ASSOCIATED PRESS Enlarge

LOS ANGELES — Disturbances spiraling out of Los Angeles street protests against the acquittal of George Zimmerman in the killing of Florida teenager Trayvon Martin will not be allowed to continue, city leaders vowed today after a spate of vandalism and assaults that led to 14 arrests.

“We cannot allow a small group of individuals to not only damage the community, strike fear in the community but also distort the message of so many in this community including on this Police Commission,” Chief Charlie Beck told the Police Department’s civilian overseers.

Demonstrations began occurring in California Saturday evening, when word of the Florida verdict arrived. Trouble has repeatedly occurred in Oakland and in Los Angeles, particularly in the Crenshaw district southwest of downtown.

On Monday night, about 150 people split off from a demonstration at a Crenshaw-area park and ran through streets, jumping on cars, trying to break store windows and committing assaults. A Wal-Mart store was vandalized by intruders.

TV news helicopters showed some people kicking and punching others along a street, including two people sitting on a bus bench.

Also assaulted were a reporter and photographer for Los Angeles TV stations KCBS and KCAL who were interviewing a man when someone tackled them and ran off. KCBS-KCAL reported (http://cbsloc.al/15BU9C3) the crew was treated for minor injuries.

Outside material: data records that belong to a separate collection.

[src/rtl/pipeline_ctrl.sv]
// Purpose: hazard/stall/flush controller for a five-stage in-order pipeline.
// Latency: stage enables and flushes are combinational from state and current inputs; state and counters update on the next stg_clk edge.
// Backpressure: a pending memory access (mem_req & ~mem_ready) freezes every stage until mem_ready rises.
module pipeline_ctrl (
  input  logic        stg_clk,
  input  logic        reset,
  input  logic        id_valid,
  input  logic [4:0]  id_rs1,
  input  logic [4:0]  id_rs2,
  input  logic        id_rs1_used,
  input  logic        id_rs2_used,
  input  logic [4:0]  ex_rd,
  input  logic        ex_rd_memory,
  input  logic        ex_save_to_reg,
  input  logic        ex_branch_taken,
  input  logic        mem_req,
  input  logic        mem_ready,
  output logic        pc_ena,
  output logic        if_id_ena,
  output logic        id_ex_ena,
  output logic        if_id_x,
  output logic        id_ex_x,
  output logic [1:0]  state,
  output logic [15:0] stall_cnt,
  output logic [7:0]  flush_cnt
);

  typedef enum logic [1:0] {
    ST_RUN        = 2'd0,
    ST_LOAD_STALL = 2'd1,
    ST_FLUSH      = 2'd2,
    ST_MEM_WAIT   = 2'd3
  } ctrl_state_t;

  ctrl_state_t state_q;
  ctrl_state_t state_nxt;

  logic freeze;
  logic branch;
  logic rs1_hit;
  logic rs2_hit;
  logic load_use_raw;
  logic load_use;
  logic flush_accept;

  assign state = state_q;

  // Hazard conditions. A load to x0 never produces a value, so it never stalls.
  // The load-use check is masked while execute already holds the bubble
  // (LOAD_STALL) and while the fetch redirect is still draining (FLUSH).
  always_comb begin
    freeze       = mem_req & ~mem_ready;
    branch       = ex_branch_taken;
    rs1_hit      = id_rs1_used & (id_rs1 == ex_rd);
    rs2_hit      = id_rs2_used & (id_rs2 == ex_rd);
    load_use_raw = id_valid & ex_rd_memory & ex_save_to_reg & (ex_rd != 5'd0) &
                   (rs1_hit | rs2_hit);
    load_use     = load_use_raw & (state_q != ST_LOAD_STALL) & (state_q != ST_FLUSH);
    flush_accept = branch & ~freeze & ~reset;
  end

  // State register; reset abandons any stall, flush or freeze in progress.
  always_ff @(posedge stg_clk or posedge reset) begin
    if (reset) begin
      state_q <= ST_RUN;
    end else begin
      state_q <= state_nxt;
    end
  end

  // Next state: freeze beats branch beats load-use, identically in every state.
  // A branch held in execute across a freeze is picked up on the exit cycle
  // because execute is frozen and keeps presenting it.
  always_comb begin
    state_nxt = ST_RUN;
    if (freeze) begin
      state_nxt = ST_MEM_WAIT;
    end else if (branch) begin
      state_nxt = ST_FLUSH;
    end else if (load_use) begin
      state_nxt = ST_LOAD_STALL;
    end else begin
      state_nxt = ST_RUN;
    end
  end

  // Stage enables and flushes; all quiet while reset is asserted.
  // FLUSH keeps if_id_x high one extra cycle to kill the fetch that was
  // already in flight in the 1-cycle instruction memory.
  always_comb begin
    pc_ena    = 1'b1;
    if_id_ena = 1'b1;
    id_ex_ena = 1'b1;
    if_id_x   = 1'b0;
    id_ex_x   = 1'b0;
    if (reset) begin
      pc_ena    = 1'b0;
      if_id_ena = 1'b0;
      id_ex_ena = 1'b0;
    end else if (freeze) begin
      pc_ena    = 1'b0;
      if_id_ena = 1'b0;
      id_ex_ena = 1'b0;
    end else if (branch) begin
      if_id_x   = 1'b1;
      id_ex_x   = 1'b1;
    end else if (load_use) begin
      pc_ena    = 1'b0;
      if_id_ena = 1'b0;
      id_ex_x   = 1'b1;
    end else begin
      if_id_x   = (state_q == ST_FLUSH);
    end
  end

  // Counts cycles in which the PC did not advance, saturating.
  always_ff @(posedge stg_clk or posedge reset) begin
    if (reset) begin
      stall_cnt <= 16'd0;
    end else if (!pc_ena && (stall_cnt != 16'hFFFF)) begin
      stall_cnt <= stall_cnt + 16'd1;
    end
  end

  // Counts taken branches actually acted on (not those held under a freeze), saturating.
  always_ff @(posedge stg_clk or posedge reset) begin
    if (reset) begin
      flush_cnt <= 8'd0;
    end else if (flush_accept && (flush_cnt != 8'hFF)) begin
      flush_cnt <= flush_cnt + 8'd1;
    end
  end

endmodule

[config.mk]
export PLATFORM = sky130hd
export DESIGN_NAME = pipeline_ctrl
export DESIGN_NICKNAME = d
export VERILOG_FILES = /design/src/rtl/pipeline_ctrl.sv
export SDC_FILE = /design/constraint.sdc
export NUM_CORES = 1
export LEC_CHECK = 0
export CAP_MARGIN = 20
export CORE_ASPECT_RATIO = 0.75
export CORE_UTILIZATION = 43
export DETAILED_ROUTE_END_ITERATION = 8
export GPL_ROUTABILITY_DRIVEN = 0
export HOLD_SLACK_MARGIN = 0.06
export PLACE_DENSITY = 0.86
export SYNTH_ARGS = -nofsm -noshare
export SYNTH_HDL_FRONTEND = slang
export SYNTH_SLANG_ARGS = --single-unit
[constraint.sdc]
create_clock -name stg_clk -period 2.2 [get_ports stg_clk]
set_input_delay 0.22 -clock stg_clk [delete_from_list [all_inputs] [get_ports stg_clk]]
set_output_delay 0.22 -clock stg_clk [all_outputs]
set_load 0.01 [all_outputs]
==> reports/metrics.csv, run 1 <==
metric,value,unit
gr-total-overflow,0,
peakVddDrop,621.5,uV
timing.final.crit_share,0.9807,
cts.sinks,26,
first_iter_violations,34,
grt_pass1_wl,4885,um
hold_buffers,0,
finClkSkew,3.397,ps
synthArstFlopShare,1.000,
clockBufferDepth,2,
critPathMaxFanout,6,
dieArea,3557,um2
syn_inst,132,
n_antenna_cell,0,
initial_core_util,0.4694,
grt_use_total,0.1885,
fp.dieW,68.54,um
core_region_area,3042,um2
clock_latency,260,ps
slew_headroom,0.6966,
p_per_area,815.5,nW/um2
yosysMostFrequentCell,dfrtp_1,
htree_levels,1,
antenna_left,0,
firstDrtPassIters,4,
synth_edf_count,0,
die_h,51.90,um
portBuffers,55,
crit_arrival,2300,ps
cp-end-kind,register,
synth_cell_types,34,
syn-num-nets,159,
leakage,0.0008986,uW
synth-seq-cells,26,
grt_pass1_vias,1171,
antenna_found_initial,0,
tightest_slew,451.0,ps
synthTopCellsByArea,"dfrtp_1 (46%), xnor2_1 (10%), xor2_1 (8.6%), nand2_1 (3.2%), and3_1 (3.1%)",
dp_cells,234,
dpl.hpwl,2560,um
cts_tree,built,
area_growth,50.04,%
yosys_warnings,0,
fmax,463.5,MHz
drive_gt1_frac,0.1600,
dr_total_vias,1270,
cts.clk_slew.worst_paths,80,ps
drc_errors,0,
post-route-min-period,2158,ps
fp-row-count,17,
syn_avg_cell_area,10.82,um2
synth_top_area_share,0.4557,
hold_class,in2async,
startpoint_type,input port,
totalWireLength,3350,um
criticalPathCategory,in2reg,
cts_buffers,3,
setup_violations,0,
grt_max_degree,27,
layout.nets,229,
cts-root-buf,clkbuf_8,
avgViaCountPerCell,5.336,
instances_no_fill,238,
wl_per_cell,14.08,um
nFillCells,222,
status,"complete, no violations",
synthTopCellsByCount,"dfrtp_1 (26), xnor2_1 (17), xor2_1 (14)",
critical_path_required,2350,ps
maxSlewViolCount,0,
max_cap_violations,0,
fin_area,2142,um2
synth_area_leader_cell,dfrtp_1,
synth_ff_type,dfrtp_1,
rsz0062_at_grt,false,
netlist_area,1428,um2
hold_violations,0,
synth-seq-area-share,0.4557,
ios,56,
dpl_cell_area,2092,um2
[repair_timing]
action / 4_1_cts / 5_1_grt
setup buffers: 1 / 0
resized for setup: 12 / 4
pin swaps: 3 / 2
endpoints found under the setup margin: 4 / 3
[cells by family (layout without fill, tap and decap cells)]
group           count (synthesis)  after routing  share of synthesized area
compound gates                  7              7                    0.04996
flops                          26             26                     0.4557
mux                             4              4                    0.03418
xor+xnor                       31             31                     0.1902
simple gates                   56             56                     0.2279
buf+inv                         6             74                    0.02454
fa+ha+maj                       2              2                    0.01753
[critical path, cell delays in order]
cell and delay (ps):
clkdlybuf4s50_1 420, or4_4 540, o211ai_2 170, buf_4 130
nor2_2 40, a21boi_4 220, buf_4 190, nor3_1 60
mux2_1 310
[layer usage]
metal,share of wire,GRT usage,vias to the layer above
li1,-,-,599
met1,0.42,0.2282,618
met2,0.46,0.3235,47
met3,0.098,0.04386,6
met4,0.015,0.06944,0
met5,0,0,-
[power by group]
group | internal, uW | switching (uW) | total [uW]
Clock | 122 | 128 | 251
Combinational | 440 | 273 | 713
Sequential | 614 | 169 | 783
[state kept, by name, indices dropped and copies added, names as in the netlist]
register,flops
flush_cnt,8
stall_cnt,16
state,2
[metrics by stage]
| step | TNS [ps] | worst slack (ps) | utilization | hold WS (ps) | total power (uW) |
|---|---|---|---|---|---|
| after floorplan | 0 | 398.6 | - | 260.0 | 1088 |
| after CTS | 0 | 1.326 | 0.7005 | 397.3 | 1765 |
| after detailed placement | -2885 | -335.2 | 0.6878 | 482.2 | 1505 |
| final | 0 | 42.48 | 0.7042 | 391.1 | 1747 |
| after global placement | -1783 | -287.1 | 0.6878 | 477.2 | 1482 |
| after global routing | 0 | 2.193 | 0.7042 | 429.8 | 1863 |
[worst paths after layout]
path / startpoint / endpoint / slack (ps) / cells past startpoint
max: ex_rd[2] / stall_cnt[12] / 40 / 9
min: reset / state[1] / 390 / 3
max reg2reg: state[0] / stall_cnt[14] / 210 / 8
min reg2reg: flush_cnt[5] / flush_cnt[5] / 490 / 1
max in group asynchronous: reset / stall_cnt[4] / 1560 / 3
min in group stg_clk: flush_cnt[5] / flush_cnt[5] / 490 / 1
[cell usage in the layout (no fill, tap or decap), types with 2 or more instances in the layout]
| master | n |
|---|---|
| clkdlybuf4s50_1 | 51 |
| buf_4 | 13 |
| ha_1 | 2 |
| and3_1 | 7 |
| nand4_1 | 6 |
| nand3_1 | 6 |
| buf_2 | 3 |
| dfrtp_1 | 26 |
| nor4_1 | 4 |
| inv_1 | 3 |
| nand2_1 | 12 |
| mux2_1 | 2 |
| nor4b_1 | 3 |
| xor2_1 | 14 |
| xnor2_1 | 17 |
| nor2_2 | 2 |
| clkbuf_8 | 3 |
| nor3_1 | 6 |
[layout make-up]
cell class              instances  area (um2)  area share
inverters                       3       11.26    0.005257
multi-input cells             100       759.5      0.3546
repair buffers                 68       631.9      0.2950
flip-flops and latches         26       650.6      0.3037
clock buffers                   3       41.29     0.01928
well taps                      38       47.55     0.02220
No activity file was read; power rests on OpenSTA's default activity.
==> inputs of run 2 (changes only) <==
- CORE_ASPECT_RATIO: 0.75 -> not set
- clock period: 2.2 -> 2.05 ns (I/O delays scaled with it)
==> run 2 against run 1 <==
Compared with the run above: clock power increased by 41%; power rose by 13%; critical endpoint is now stall_cnt[15]; non-clock buffer count is the same; largest cell class unchanged.
==> reports/metrics.csv, run 2 (synthesis gave the netlist of run 1 again) <==
metric,value,unit,change
status,"complete, no violations",,
crit_arrival,2270,ps,-30 ps
grt_use_total,0.2128,,+0.02426
antenna_left,0,,unchanged
grt_pass1_wl,5706,um,+17%
gr-total-overflow,0,,unchanged
max_cap_violations,0,,unchanged
first_iter_violations,56,,+65%
fp-row-count,20,,+3
grt_max_degree,17,,-37%
nFillCells,243,,+9.5%
dr_total_vias,1274,,+0.31%
hold_class,in2async,,
antenna_found_initial,0,,unchanged
tightest_slew,414.3,ps,-36.70 ps
hold_violations,0,,unchanged
post-route-min-period,2008,ps,
cts_buffers,3,,unchanged
cts.clk_slew.worst_paths,150,ps,+70 ps
grt_pass1_vias,1322,,+13%
largest_reg_flops,16,,unchanged
swShare,0.3281,,+0.001559
setup_violations,0,,unchanged
final.setup.tns,0,ps,unchanged
netSwitchingPower,650.2,uW,+14%
ios,56,,unchanged
startpoint_type,register,,
area_growth,54.25,%,
finClkSkew,17.43,ps,+14.04 ps
peakVddDrop,922.3,uV,+48%
critPathMaxFanout,5,,-1
totalWireLength,3665,um,+9.4%
layout.nets,229,,unchanged
criticalPathCategory,reg2reg,,
setup.worst_path.start,stall_cnt[6],,
seqPwrFrac,0.425,,-0.023
hold_buffers,0,,unchanged
power.internal,1332,uW,+13%
p_per_area,900.0,nW/um2,+10%
maxSlewViolCount,0,,unchanged
finalPower,1982,uW,+13%
die_h,59.62,um,+15%
cts.sinks,26,,unchanged
rrSetupSlack,40,ps,-170 ps
firstDrtPassIters,4,,unchanged
portBuffers,55,,unchanged
cp-end-kind,register,,
avgViaCountPerCell,5.200,,-2.6%
initial_core_util,0.4601,,-0.009274
dieArea,3555,um2,about the same
pwr-share-comb,0.397,,-0.011
reg2reg_from,stall_cnt[6],,
cts-root-buf,clkbuf_4,,
dpl.hpwl,2705,um,+5.7%
htree_levels,1,,unchanged
fmax,497.9,MHz,
r2r_end,stall_cnt[15],,
n_antenna_cell,0,,unchanged
timing.final.crit_share,0.9797,,
layout_common_cells,"clkdlybuf4s50_1 (47), dfrtp_1 (25), xnor2_1 (15), xor2_1 (14)",,
cts_tree,built,,
layout_commonest_cell,clkdlybuf4s50_1,,
r2r_cells,6,,-2
critical_path_required,2310,ps,-40 ps
core_region_area,3103,um2,+2.0%
drive_gt1_frac,0.1741,,+0.01413
clock_latency,330,ps,+70 ps
fp.dieW,59.62,um,-13%
leakage,0.0009466,uW,+5.3%
clkPwrFrac,0.178,,+0.035
clockBufferDepth,2,,unchanged
slew_headroom,0.7199,,+0.02335
wl_per_cell,14.96,um,+6.3%
top_register,stall_cnt,,
drc_errors,0,,unchanged
run 2: critical path, cell delays in order (launching register included):
cell and delay, ps:
dfrtp_1 440, and3_1 210, and3_1 250, nand3_1 120, or4_1 510, nor3_1 220
xor2_1 190
run 2: per-stage QoR:
step           setup slack [ps]  utilization  hold WS, ps  cells  cell area, um2
2_1_floorplan             248.6            -        245.0    132            1428
3_3_place_gp             -416.0       0.6766        473.4    240            2100
3_5_place_dp             -429.6       0.6766        476.6    240            2100
4_1_cts                   10.34       0.6923        219.0    245            2148
5_1_grt                -0.03508       0.7097        240.7    245            2202
6_report                  41.57       0.7097        208.8    245            2202
run 2: layout make-up:
| cell class | instances | area [um2] | share of cell area |
|---|---|---|---|
| clock buffers | 3 | 22.52 | 0.01023 |
| clock inverters | 1 | 30.03 | 0.01364 |
| inverters | 3 | 11.26 | 0.005114 |
| multi-input cells | 100 | 788.3 | 0.3580 |
| flip-flops and latches | 26 | 651.9 | 0.2960 |
| well taps | 44 | 55.05 | 0.02500 |
| repair buffers | 68 | 643.1 | 0.2920 |
run 2: power by group through the flow:
| stage | Clock [uW] | Sequential [uW] | Combinational, uW |
|---|---|---|---|
| floorplan | 0 | 882 | 285 |
| global placement | 0 | 832 | 754 |
| detailed placement | 0 | 841 | 780 |
| CTS | 360 | 838 | 785 |
| global route | 369 | 865 | 846 |
| finish | 353 | 841 | 788 |
run 2: worst max path at each step:
stage,slack [ps],cells past startpoint,end
2_1_floorplan,250,7,stall_cnt[6]
3_3_place_gp,-420,6,id_ex_x
3_5_place_dp,-430,6,id_ex_x
4_1_cts,10,6,pc_ena
5_1_grt,-0.04,6,stall_cnt[15]
6_report,40,6,stall_cnt[15]
run 2: per-layer routing:
metal / track usage / routed length [um] / vias to the layer above
li1: - / - / 608
met1: 0.2497 / 1475 / 608
met2: 0.3836 / 1849 / 52
met3: 0.04803 / 312 / 6
met4: 0.06645 / 28 / 0
met5: 0 / 0 / -
run 2: repair_timing:
action | 4_1_cts | 5_1_grt
setup endpoints to repair | 6 | 7
resized for setup | 9 | 14
buffers inserted | 1 | 0
pin swaps | 3 | 4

In Oakland, meanwhile, demonstrators split off from a gathering at City Hall Monday evening, briefly blocked Interstate 880, tried to march onto Interstate 580, threw fireworks and assaulted a restaurant waiter with a hammer, the Oakland Tribune reported (http://bit.ly/18i9j1E).

Police used flash-bang grenades and made nine arrests for crimes including assault with a deadly weapon and vandalism, police spokeswoman Johnna Watson said. Witnesses told the Tribune that a protester was also injured by a police projectile.

More than 300 police officers responded to the Los Angeles demonstration. They initially were slow to directly engage protesters in an attempt to allow a peaceful end to the demonstration, according to Beck.

“What we’ve been doing the last couple days is being as accommodating as we can be to people,” said Cmdr. Andrew Smith, a police spokesman. “We’re really allowing people to express themselves, which we continue to do.”

But Beck said the department was being forced to change its enforcement tactics, including requiring a city permit for any gathering.

Los Angeles Mayor Eric Garcetti told a late-night press conference that the trouble was caused by people exploiting the situation.

“The trial that we saw in Florida has ignited passions but we have to make sure that it will not ignite the city,” Garcetti said.

“The Martin family didn’t ask anybody to break car windows,” he added. “They didn’t ask anybody to take little kids’ scooters. They didn’t ask anybody to attack businesses and they certainly didn’t say to take over traffic in the streets.”

Councilman Bernard Parks, who is a former police chief, joined Garcetti in urging only lawful behavior.

“We’ve gone through in my tenure at least two major riots,” he said. “Many of the areas that were burned have never really recovered and these are things that we don’t want to experience as a city.”